PROBLEM:
For the records below, report how many lines include "assign", with no accompanying text.

(Collected data)

*-*-*

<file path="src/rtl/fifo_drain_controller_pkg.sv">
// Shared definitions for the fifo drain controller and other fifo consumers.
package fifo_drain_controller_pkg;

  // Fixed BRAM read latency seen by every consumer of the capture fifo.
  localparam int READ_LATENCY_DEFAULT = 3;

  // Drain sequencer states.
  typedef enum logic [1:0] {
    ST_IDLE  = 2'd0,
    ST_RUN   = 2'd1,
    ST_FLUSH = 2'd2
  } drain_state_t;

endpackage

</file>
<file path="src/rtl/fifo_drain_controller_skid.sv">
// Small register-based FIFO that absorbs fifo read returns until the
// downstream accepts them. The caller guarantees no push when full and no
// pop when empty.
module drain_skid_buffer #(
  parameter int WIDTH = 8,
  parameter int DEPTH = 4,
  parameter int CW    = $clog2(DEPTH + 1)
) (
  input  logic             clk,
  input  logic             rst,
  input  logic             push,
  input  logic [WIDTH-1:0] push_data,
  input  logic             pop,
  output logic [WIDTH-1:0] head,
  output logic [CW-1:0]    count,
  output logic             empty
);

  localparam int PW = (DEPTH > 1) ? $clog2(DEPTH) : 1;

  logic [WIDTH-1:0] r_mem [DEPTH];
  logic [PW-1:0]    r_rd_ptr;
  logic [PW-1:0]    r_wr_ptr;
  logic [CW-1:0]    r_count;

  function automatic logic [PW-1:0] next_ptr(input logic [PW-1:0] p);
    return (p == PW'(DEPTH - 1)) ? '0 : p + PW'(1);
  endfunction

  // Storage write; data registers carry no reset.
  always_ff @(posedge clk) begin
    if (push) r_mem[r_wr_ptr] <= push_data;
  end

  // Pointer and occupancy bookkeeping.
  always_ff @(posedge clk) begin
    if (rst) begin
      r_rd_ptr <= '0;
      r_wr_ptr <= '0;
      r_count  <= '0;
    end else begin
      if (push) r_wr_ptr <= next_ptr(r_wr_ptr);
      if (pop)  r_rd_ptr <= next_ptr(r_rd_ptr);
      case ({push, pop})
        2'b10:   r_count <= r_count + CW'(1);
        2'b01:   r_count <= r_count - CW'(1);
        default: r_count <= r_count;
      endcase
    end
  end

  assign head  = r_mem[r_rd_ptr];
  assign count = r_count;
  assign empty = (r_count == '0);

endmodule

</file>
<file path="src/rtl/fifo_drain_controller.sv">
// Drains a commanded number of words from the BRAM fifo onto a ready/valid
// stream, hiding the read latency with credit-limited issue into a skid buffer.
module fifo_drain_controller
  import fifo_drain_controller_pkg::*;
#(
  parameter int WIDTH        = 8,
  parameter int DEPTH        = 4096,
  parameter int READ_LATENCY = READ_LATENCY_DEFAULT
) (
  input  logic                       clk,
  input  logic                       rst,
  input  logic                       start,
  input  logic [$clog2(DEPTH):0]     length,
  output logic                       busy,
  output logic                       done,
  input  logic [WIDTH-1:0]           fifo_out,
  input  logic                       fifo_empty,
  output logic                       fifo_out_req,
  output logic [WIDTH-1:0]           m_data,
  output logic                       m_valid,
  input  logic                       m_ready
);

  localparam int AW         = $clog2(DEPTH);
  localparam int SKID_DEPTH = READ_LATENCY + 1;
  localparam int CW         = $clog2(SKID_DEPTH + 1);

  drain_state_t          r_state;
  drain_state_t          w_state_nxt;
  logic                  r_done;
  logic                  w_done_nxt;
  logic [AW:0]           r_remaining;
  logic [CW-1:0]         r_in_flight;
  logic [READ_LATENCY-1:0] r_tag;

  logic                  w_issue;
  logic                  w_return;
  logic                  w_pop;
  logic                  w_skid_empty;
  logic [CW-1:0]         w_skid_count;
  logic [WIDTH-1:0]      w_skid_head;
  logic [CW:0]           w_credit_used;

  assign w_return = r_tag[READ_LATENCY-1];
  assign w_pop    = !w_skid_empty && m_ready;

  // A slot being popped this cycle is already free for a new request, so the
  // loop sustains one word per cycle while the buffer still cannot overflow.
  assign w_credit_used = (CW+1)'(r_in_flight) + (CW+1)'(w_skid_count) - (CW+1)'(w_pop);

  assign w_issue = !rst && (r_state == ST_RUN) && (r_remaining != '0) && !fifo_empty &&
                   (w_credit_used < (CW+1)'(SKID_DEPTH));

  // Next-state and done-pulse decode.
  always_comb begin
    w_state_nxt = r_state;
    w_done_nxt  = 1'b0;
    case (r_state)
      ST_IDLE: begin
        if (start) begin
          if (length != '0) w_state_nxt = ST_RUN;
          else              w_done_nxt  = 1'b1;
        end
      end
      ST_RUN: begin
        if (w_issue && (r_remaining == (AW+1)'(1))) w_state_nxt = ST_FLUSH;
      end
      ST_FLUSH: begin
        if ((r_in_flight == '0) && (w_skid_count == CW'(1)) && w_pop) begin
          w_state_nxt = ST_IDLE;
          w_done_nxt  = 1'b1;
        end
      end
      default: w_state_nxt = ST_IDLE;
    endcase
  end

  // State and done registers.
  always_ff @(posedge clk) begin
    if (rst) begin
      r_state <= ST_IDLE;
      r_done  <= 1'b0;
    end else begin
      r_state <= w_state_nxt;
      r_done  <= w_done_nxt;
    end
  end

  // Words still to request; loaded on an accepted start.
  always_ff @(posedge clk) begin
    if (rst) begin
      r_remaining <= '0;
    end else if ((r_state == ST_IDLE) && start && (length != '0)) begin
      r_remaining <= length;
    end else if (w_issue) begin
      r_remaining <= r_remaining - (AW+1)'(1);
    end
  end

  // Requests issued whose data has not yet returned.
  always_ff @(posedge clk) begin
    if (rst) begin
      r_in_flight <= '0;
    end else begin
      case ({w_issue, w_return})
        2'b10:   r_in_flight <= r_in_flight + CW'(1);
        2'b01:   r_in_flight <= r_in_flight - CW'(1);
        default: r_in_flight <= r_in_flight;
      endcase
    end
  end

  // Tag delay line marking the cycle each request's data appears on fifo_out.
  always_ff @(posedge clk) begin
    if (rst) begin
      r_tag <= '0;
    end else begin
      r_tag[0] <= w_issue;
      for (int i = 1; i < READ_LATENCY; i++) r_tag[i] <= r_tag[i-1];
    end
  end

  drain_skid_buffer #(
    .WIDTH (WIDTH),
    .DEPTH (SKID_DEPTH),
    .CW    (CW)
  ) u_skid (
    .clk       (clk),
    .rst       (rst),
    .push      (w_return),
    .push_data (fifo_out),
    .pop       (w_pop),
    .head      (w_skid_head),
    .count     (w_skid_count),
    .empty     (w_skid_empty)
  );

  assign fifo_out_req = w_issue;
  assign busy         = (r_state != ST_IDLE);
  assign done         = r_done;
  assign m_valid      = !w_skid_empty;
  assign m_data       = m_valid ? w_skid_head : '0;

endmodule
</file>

*-*-*

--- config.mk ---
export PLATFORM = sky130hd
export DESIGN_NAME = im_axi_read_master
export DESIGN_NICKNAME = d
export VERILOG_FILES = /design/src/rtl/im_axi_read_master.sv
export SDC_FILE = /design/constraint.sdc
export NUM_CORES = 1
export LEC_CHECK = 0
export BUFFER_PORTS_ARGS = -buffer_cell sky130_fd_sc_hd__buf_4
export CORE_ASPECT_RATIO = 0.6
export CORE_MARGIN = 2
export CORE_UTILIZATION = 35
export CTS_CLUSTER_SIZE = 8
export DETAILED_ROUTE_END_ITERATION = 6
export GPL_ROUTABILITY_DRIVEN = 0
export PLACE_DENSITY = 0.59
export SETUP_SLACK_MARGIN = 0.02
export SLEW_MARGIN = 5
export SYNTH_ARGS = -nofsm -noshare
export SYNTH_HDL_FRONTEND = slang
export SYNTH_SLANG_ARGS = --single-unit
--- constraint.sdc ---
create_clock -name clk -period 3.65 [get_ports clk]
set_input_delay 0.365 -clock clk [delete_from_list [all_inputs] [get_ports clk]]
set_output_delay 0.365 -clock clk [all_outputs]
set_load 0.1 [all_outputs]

*-*-*

ANSWER BOX:
12